The base is the headquarters of a mid ranking officer who paraded on the national stage in a daring and unprecedented way.

Captain Amadou Haya Sanogo was frustrated with an army in disarray, a Tuareg rebellion gaining ground in the north and a corrupt political elite. One night in the base he told his colleagues enough was enough and that something had to be done.

On Wednesday, March 21 at around 9pm, gunshots shattered the quiet night of Bamako - it took people a few hours to realise that a group of disgruntled soldiers had taken control of the presidential palace and TV building. It was a coup.

A group of officers appeared on television explaining the motives behind the coup, and a few days later I met with the coup leader.

A young officer, surrounded by loyal soldiers, he was in the midst of hectic meetings with dignitaries, ambassadors, army officers - all wanting to know the new powerful man.

What caught my attention first was his constant reference to the "corrupt regime of Amadou Toumani Toure" and a nonchalance towards international reaction.
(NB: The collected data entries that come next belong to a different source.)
### src/rtl/core/fwr3_pkg.sv
// Shared types, constants and helpers for the 3D full-weighting restriction block.
// No dependencies; every other file but fwr3_ram refers to this package by scoped names.
`default_nettype none

package fwr3_pkg;

    // Grid limits and field widths
    localparam int MAX_COARSE = 64;
    localparam int CNT_W      = 7;
    localparam int POS_W      = CNT_W + 1;
    localparam int IDX_W      = $clog2(MAX_COARSE);
    localparam int SAMPLE_W   = 32;
    localparam int ZS_W       = SAMPLE_W + 2;
    localparam int ROW_W      = ZS_W + 2;
    localparam int PLANE_W    = ROW_W + 2;
    localparam int ROUND_SH   = 6;

    // Store depths
    localparam int ROW_DEPTH   = MAX_COARSE;
    localparam int PLANE_DEPTH = MAX_COARSE * MAX_COARSE;
    localparam int PLANE_AW    = 2 * IDX_W;

    // Queue sizes
    localparam int CMD_DEPTH = 4;
    localparam int CMD_PTR_W = $clog2(CMD_DEPTH);
    localparam int RES_DEPTH = 4;
    localparam int RES_PTR_W = $clog2(RES_DEPTH);

    // Configuration register indexes
    localparam int CFG_IDX_W = 2;
    localparam logic [CFG_IDX_W-1:0] REG_COARSE_X = 2'd0;
    localparam logic [CFG_IDX_W-1:0] REG_COARSE_Y = 2'd1;
    localparam logic [CFG_IDX_W-1:0] REG_COARSE_Z = 2'd2;

    // Operation on the row accumulator (chosen by fine y)
    typedef enum logic [1:0] {
        ROW_INIT,
        ROW_ADD,
        ROW_CLOSE
    } row_op_t;

    // Operation on the plane accumulator (chosen by fine x)
    typedef enum logic [1:0] {
        PLANE_INIT,
        PLANE_ADD,
        PLANE_EMIT
    } plane_op_t;

    // One classified transaction passed from front to back
    typedef struct packed {
        logic signed [ZS_W-1:0] zs;
        logic [IDX_W-1:0]       k;
        logic [IDX_W-1:0]       j;
        row_op_t                row_op;
        plane_op_t              plane_op;
        logic                   done;
    } cmd_t;

    // Clamp a written count to the supported range
    function automatic logic [CNT_W-1:0] clamp_count(input logic [CNT_W-1:0] c);
        logic [CNT_W-1:0] r;
        r = c;
        if (c == '0)
            r = CNT_W'(1);
        else if (c > CNT_W'(MAX_COARSE))
            r = CNT_W'(MAX_COARSE);
        return r;
    endfunction

endpackage

`default_nettype wire

### src/rtl/core/fwr3_cmd_queue.sv
// Short queue of classified transactions between front and back end.
// Depends on fwr3_pkg.
`default_nettype none

module fwr3_cmd_queue (
    input  wire logic           clk,
    input  wire logic           rst_n,
    input  wire logic           wr_en,
    input  wire fwr3_pkg::cmd_t wr_cmd,
    output logic                full,
    input  wire logic           rd_en,
    output fwr3_pkg::cmd_t      rd_cmd,
    output logic                valid
);

    fwr3_pkg::cmd_t mem_reg [fwr3_pkg::CMD_DEPTH];
    logic [fwr3_pkg::CMD_PTR_W-1:0] wr_ptr_reg, rd_ptr_reg;
    logic [fwr3_pkg::CMD_PTR_W:0]   count_reg;
    logic do_wr, do_rd;

    assign full   = (count_reg == (fwr3_pkg::CMD_PTR_W+1)'(fwr3_pkg::CMD_DEPTH));
    assign valid  = (count_reg != '0);
    assign do_wr  = wr_en && !full;
    assign do_rd  = rd_en && valid;
    assign rd_cmd = mem_reg[rd_ptr_reg];

    // Advance pointers and occupancy
    always_ff @(posedge clk or negedge rst_n)
    begin
        if (!rst_n)
        begin
            wr_ptr_reg <= '0;
            rd_ptr_reg <= '0;
            count_reg  <= '0;
        end
        else
        begin
            if (do_wr)
                wr_ptr_reg <= wr_ptr_reg + 1'b1;
            if (do_rd)
                rd_ptr_reg <= rd_ptr_reg + 1'b1;
            if (do_wr && !do_rd)
                count_reg <= count_reg + 1'b1;
            else if (do_rd && !do_wr)
                count_reg <= count_reg - 1'b1;
        end
    end

    // Store entries
    always_ff @(posedge clk)
    begin
        if (do_wr)
            mem_reg[wr_ptr_reg] <= wr_cmd;
    end

endmodule

`default_nettype wire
He would always say "people support me because they also suffered".

But a dramatic twist of events forced Sanogo to reconsider his plans. The north was captured by Tuareg rebels and radical groups suspected of having strong links with al Qaeda in North Africa.

West African regional bloc ECOWAS imposed an embargo on the military junta and dispatched top military commanders with a stern warning: step aside or face war.
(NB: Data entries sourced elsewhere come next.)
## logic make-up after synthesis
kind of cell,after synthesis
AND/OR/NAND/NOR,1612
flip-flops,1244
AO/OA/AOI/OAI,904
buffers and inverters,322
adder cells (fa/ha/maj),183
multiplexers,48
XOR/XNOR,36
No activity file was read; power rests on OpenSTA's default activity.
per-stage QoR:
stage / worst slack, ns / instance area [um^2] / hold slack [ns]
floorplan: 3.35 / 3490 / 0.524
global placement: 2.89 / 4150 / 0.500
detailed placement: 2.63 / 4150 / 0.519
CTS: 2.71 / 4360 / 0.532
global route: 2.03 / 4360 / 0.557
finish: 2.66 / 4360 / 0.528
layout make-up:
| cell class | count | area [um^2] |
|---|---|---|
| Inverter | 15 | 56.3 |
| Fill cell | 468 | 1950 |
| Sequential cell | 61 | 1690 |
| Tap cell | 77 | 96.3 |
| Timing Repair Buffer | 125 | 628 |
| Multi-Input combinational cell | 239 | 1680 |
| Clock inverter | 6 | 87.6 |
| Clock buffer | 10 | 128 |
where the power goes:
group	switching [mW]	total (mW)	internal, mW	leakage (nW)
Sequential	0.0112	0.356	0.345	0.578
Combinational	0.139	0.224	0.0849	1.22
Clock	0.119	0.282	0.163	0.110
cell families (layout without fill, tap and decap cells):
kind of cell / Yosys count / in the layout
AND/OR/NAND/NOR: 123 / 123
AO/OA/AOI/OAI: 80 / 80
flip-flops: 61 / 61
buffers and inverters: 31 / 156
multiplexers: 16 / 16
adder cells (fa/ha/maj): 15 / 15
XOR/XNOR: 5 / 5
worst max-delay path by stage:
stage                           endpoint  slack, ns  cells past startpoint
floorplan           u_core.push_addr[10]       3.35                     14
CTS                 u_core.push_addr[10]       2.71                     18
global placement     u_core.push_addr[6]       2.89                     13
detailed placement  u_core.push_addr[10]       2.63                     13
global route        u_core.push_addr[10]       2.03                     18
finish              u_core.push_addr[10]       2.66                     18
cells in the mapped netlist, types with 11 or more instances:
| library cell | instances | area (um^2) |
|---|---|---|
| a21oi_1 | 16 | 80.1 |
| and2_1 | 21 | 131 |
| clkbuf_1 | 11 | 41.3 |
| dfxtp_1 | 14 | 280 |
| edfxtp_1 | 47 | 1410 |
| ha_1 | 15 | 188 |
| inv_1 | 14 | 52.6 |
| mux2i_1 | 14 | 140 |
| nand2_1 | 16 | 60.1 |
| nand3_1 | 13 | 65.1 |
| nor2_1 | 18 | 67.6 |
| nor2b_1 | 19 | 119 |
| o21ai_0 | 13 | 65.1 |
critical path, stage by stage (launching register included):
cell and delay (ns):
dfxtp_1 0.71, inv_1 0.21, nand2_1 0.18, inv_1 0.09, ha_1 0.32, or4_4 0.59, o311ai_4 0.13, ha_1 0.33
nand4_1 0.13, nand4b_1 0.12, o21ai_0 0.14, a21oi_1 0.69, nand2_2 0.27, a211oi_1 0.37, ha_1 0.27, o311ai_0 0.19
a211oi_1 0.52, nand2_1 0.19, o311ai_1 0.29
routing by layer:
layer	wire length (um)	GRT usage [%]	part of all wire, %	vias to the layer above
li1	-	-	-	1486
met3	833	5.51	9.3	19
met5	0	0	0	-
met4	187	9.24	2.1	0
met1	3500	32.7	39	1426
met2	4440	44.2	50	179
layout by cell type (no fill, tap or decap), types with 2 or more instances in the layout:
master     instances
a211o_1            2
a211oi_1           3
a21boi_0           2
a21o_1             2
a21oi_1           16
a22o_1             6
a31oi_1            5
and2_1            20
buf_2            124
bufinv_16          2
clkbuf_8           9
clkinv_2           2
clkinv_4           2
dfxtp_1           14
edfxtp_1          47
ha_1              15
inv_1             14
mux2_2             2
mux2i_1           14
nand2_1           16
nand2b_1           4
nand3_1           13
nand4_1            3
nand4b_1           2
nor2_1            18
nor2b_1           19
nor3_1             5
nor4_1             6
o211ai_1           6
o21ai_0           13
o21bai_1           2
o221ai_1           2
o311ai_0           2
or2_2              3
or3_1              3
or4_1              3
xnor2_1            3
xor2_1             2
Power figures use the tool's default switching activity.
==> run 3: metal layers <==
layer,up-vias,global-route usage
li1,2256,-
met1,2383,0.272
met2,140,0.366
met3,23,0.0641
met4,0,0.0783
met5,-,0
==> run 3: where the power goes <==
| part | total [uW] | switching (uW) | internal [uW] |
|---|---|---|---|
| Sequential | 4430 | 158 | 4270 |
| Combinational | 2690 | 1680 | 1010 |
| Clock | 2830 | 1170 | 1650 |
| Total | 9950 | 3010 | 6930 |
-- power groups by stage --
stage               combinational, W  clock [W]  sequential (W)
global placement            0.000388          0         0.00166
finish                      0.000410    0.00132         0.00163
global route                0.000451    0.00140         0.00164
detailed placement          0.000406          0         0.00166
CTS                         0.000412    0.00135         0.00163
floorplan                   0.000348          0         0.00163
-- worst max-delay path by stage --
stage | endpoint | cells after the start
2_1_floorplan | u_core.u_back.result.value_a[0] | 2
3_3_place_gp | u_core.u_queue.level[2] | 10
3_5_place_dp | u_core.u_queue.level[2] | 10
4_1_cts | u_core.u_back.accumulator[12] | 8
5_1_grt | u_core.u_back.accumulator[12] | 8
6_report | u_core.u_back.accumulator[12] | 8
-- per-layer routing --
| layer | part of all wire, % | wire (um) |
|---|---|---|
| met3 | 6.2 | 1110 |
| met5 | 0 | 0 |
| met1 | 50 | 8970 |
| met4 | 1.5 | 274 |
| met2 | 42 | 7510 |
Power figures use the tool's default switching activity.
--- config.mk ---
export PLATFORM = sky130hd
export DESIGN_NAME = animation_time_scaler
export DESIGN_NICKNAME = d
export VERILOG_FILES = /design/src/rtl/core/ats_pkg.sv /design/src/rtl/core/ats_rem.sv /design/src/rtl/core/animation_time_scaler.sv
export SDC_FILE = /design/constraint.sdc
export NUM_CORES = 2
export LEC_CHECK = 0
export BUFFER_PORTS_ARGS = -buffer_cell sky130_fd_sc_hd__buf_2
export CAP_MARGIN = 30
export CELL_PAD_IN_SITES_DETAIL_PLACEMENT = 0
export CELL_PAD_IN_SITES_GLOBAL_PLACEMENT = 1
export CORE_MARGIN = 2
export CORE_UTILIZATION = 40
export DETAILED_ROUTE_END_ITERATION = 8
export GPL_ROUTABILITY_DRIVEN = 1
export GPL_TIMING_DRIVEN = 1
export PLACE_DENSITY = 0.7
export SYNTH_ARGS = -nofsm -noshare
export SYNTH_HDL_FRONTEND = slang
export SYNTH_SLANG_ARGS = --single-unit
--- constraint.sdc ---
create_clock -name i_clk -period 16.8 [get_ports i_clk]
set_input_delay 1.68 -clock i_clk [delete_from_list [all_inputs] [get_ports i_clk]]
set_output_delay 1.68 -clock i_clk [all_outputs]
set_load 0.01 [all_outputs]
Captain Sanogo and his colleagues understood that with a defeated army, a divided country, and a resilient international community, defying the world will be suicidal.

Fresh hopes

A deal brokered by ECOWAS was sealed, and a new interim president was sworn in amid fresh hopes that this is the end of Mali's woes.

Interim President Dioncounda Traore,  has all the credentials to steer his country away of trouble. He was a former army officer, minister of foreign affairs, minister of defence and recently, speaker of the parliament.

He finds himself in an incredibly awkward situation. He has to run the country for a transitional period of 48 days during which he has to push the rebels out of the areas they control, restore territorial unity, organise pluralistic elections and when all is hunky dory, leave the political scene. 

However, from my three weeks in the country and countless of conversations with officials and ordinary people, I am afraid  that task is too daunting to be achieved in the near future.

Politically the country is divided along ethnic lines. Sanogo and his soldiers originate from Segou a city in the south inhabited by Bambaras, the largest ethnic group in the south of Mali.

Traveling north, you encounter a totally different ethnic makeup; the Songhays, the Peulhs, the Arabs, the Tuaregs, the Bozos and the Dogons. 

It's in this vast area that stretches from Kidal to Timbuktu that the Tuaregs have been fighting a guerilla war for an independent state which they call Azawad.

A dream that has eluded them for generations but has become a near reality with their Azawad flag flying over Kidal, Gao, and Timbuktu which they control now.

The Bambaras accuse the Tuaregs of colluding with the Arabs to breakaway from the rest of the country. 

Building trust between the different ethnic groups is, according to many, the key to establishing permanent stability in Mali. But if the ethnic divide remains, Malians may soon find themselves bogged down in a new political impasse.